The company has reportedly laid off 150 people and CEO Mudassir Sheikha confirmed that a further 10 percent of staff would be “reassigned to new roles” within the organisation.
In a Twitter post, Sheikha said that the move is part of the firm’s vision to becoming a “SuperApp.”
He said, “Many colleagues got new roles but unfortunately some roles had to be removed. It was hard to say goodbye to colleagues but was necessary to expand the scope of Careem’s impact on the region.”
In the same post, the Careem CEO bid a warm farewell to the laid-off employees and share his gratitude for their support over the years.
“No words can express the deep gratitude that we feel towards these colleagues. They believed in us, they fought with us from the trenches, they inspired us. I know they will play a meaningful role in the next few unicorns of the region. Hire or partner with them if you can!” he wrote.
People who were axed from their jobs are mostly product managers, engineers, and data scientists, according to reports.
The layoffs came just a few weeks after Careem’s $3.1 billion acquisition by Uber was finalised. Under the terms of the acquisition, Careem is now a wholly-owned subsidiary of Uber, preserving its brand. Careem’s co-founder and CEO Sheikha will continue to lead the business and will report to a board made up of three representatives from Uber and two representatives from Careem.

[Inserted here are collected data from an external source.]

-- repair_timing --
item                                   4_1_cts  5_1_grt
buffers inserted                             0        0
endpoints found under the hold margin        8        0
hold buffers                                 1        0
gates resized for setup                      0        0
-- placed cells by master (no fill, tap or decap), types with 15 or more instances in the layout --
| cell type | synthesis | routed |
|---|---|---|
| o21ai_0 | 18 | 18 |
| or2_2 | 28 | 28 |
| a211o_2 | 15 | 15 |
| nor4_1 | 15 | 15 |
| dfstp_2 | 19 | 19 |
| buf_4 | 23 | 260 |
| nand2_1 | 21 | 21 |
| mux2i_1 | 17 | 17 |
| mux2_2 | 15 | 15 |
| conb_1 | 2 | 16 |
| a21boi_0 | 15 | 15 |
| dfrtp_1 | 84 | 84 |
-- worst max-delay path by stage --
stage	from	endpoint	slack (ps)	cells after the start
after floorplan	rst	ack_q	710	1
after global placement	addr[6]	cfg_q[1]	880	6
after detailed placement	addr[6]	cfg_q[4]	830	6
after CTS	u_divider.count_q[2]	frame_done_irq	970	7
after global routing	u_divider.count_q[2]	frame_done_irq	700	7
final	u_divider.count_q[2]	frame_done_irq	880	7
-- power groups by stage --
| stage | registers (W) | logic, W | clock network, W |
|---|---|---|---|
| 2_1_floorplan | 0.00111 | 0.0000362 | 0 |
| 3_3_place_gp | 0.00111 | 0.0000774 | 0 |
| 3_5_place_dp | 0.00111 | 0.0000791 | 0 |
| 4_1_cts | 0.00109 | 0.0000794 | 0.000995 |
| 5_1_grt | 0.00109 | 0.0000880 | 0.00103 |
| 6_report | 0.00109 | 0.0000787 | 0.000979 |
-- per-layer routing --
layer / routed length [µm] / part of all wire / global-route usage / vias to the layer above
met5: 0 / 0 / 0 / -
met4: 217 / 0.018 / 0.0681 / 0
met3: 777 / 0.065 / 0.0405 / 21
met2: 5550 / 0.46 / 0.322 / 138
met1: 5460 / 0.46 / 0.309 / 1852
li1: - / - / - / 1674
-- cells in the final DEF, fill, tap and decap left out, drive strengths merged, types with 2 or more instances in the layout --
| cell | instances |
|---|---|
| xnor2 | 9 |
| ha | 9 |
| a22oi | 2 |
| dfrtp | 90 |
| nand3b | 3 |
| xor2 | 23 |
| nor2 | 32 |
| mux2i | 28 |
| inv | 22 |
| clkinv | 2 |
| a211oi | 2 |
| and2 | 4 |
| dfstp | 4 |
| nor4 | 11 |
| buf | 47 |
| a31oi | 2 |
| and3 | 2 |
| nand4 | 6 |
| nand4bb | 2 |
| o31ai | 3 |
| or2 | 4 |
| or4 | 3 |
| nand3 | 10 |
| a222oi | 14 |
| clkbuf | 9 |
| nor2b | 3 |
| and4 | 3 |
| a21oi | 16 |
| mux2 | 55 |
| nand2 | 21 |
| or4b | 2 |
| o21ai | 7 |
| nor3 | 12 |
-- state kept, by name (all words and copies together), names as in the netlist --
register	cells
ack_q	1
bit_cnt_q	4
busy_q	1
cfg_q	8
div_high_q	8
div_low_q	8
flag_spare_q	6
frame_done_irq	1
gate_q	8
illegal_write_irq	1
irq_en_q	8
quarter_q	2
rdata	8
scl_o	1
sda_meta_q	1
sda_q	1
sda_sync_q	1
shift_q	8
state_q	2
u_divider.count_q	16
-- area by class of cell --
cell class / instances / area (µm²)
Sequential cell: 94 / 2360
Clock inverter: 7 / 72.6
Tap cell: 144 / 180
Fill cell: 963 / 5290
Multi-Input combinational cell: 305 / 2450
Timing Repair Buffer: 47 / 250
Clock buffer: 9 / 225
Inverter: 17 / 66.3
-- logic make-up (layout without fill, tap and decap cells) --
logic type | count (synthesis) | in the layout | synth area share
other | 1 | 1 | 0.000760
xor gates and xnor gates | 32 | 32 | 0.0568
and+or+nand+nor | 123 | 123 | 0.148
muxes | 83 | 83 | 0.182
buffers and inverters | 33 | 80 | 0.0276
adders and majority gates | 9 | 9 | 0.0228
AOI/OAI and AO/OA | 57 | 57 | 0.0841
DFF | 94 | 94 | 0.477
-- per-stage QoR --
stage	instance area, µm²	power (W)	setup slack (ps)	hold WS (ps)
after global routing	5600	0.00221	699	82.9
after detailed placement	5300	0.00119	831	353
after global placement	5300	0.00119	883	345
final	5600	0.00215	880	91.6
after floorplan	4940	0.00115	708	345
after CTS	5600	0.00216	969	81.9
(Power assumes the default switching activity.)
$ cat config.mk
export PLATFORM = sky130hd
export DESIGN_NAME = psl_port_status_led
export DESIGN_NICKNAME = d
export VERILOG_FILES = /design/src/shared/psl_pkg.sv /design/src/hdl/psl_port_status_led.sv
export VERILOG_INCLUDE_DIRS = /design/src /design/src/shared
export SDC_FILE = /design/constraint.sdc
export NUM_CORES = 1
export LEC_CHECK = 0
export ABC_AREA = 1
export BUFFER_PORTS_ARGS = -buffer_cell sky130_fd_sc_hd__clkbuf_2
export CORE_MARGIN = 8
export CORE_UTILIZATION = 35
export DETAILED_ROUTE_END_ITERATION = 8
export GPL_TIMING_DRIVEN = 0
export PLACE_DENSITY_LB_ADDON = 0.12
export SLEW_MARGIN = 15
export SYNTH_ARGS = -nofsm -noshare
export SYNTH_HDL_FRONTEND = slang
export SYNTH_SLANG_ARGS = --single-unit
$ cat constraint.sdc
create_clock -name sys_clk -period 16.04 [get_ports sys_clk]
set_input_delay 3.208 -clock sys_clk [delete_from_list [all_inputs] [get_ports sys_clk]]
set_output_delay 3.208 -clock sys_clk [all_outputs]
set_load 0.05 [all_outputs]
### src/core/lss_timer.sv
`timescale 1ns/1ps
`include "lss_params.svh"
module lss_timer #(
    parameter int WIDTH = 20
) (
    input wire logic clk,
    input wire logic resetn,
    input wire logic run,
    input wire logic [WIDTH-1:0] limit,
    output logic expired
);
    import lss_pkg::*;
    logic [WIDTH-1:0] count; // core clock cycles spent running
    logic reached; // count has met the threshold
    assign reached = (count >= limit);
    ////////////////////////////////////////////////////////////////
    // cycle counter, saturating, cleared while idle
    always_ff @(posedge clk) begin
        if (!resetn || !run) begin
            count <= '0;
        end else if (!reached) begin
            count <= count + 1'b1;
        end
    end
    // expiry flag, held until the timer stops
    always_ff @(posedge clk) begin
        if (!resetn || !run) begin
            expired <= 1'b0;
        end else if (reached) begin
            expired <= 1'b1;
        end
    end
    ////////////////////////////////////////////////////////////////
    a_timer_expiry: assert property (@(posedge clk)
        disable iff (!resetn) run && count >= limit |=> expired)
        else $error("timer did not expire at threshold");
    // a limit raised after expiry keeps the flag, so only a fresh rise counts
    a_timer_early: assert property (@(posedge clk)
        disable iff (!resetn) run && $past(run) && !$past(reached)
        && !$past(expired) |-> !expired)
        else $error("timer expired before threshold");
endmodule // lss_timer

With the closing of the deal, Uber has acquired Careem’s mobility, delivery, and payments businesses across the greater Middle East region, with major markets including Egypt, Jordan, Saudi Arabia, and the UAE. The regulatory approval process in Pakistan, Qatar, and Morocco is ongoing and the transaction will not close in these territories until approvals from the legal authorities responsible are obtained.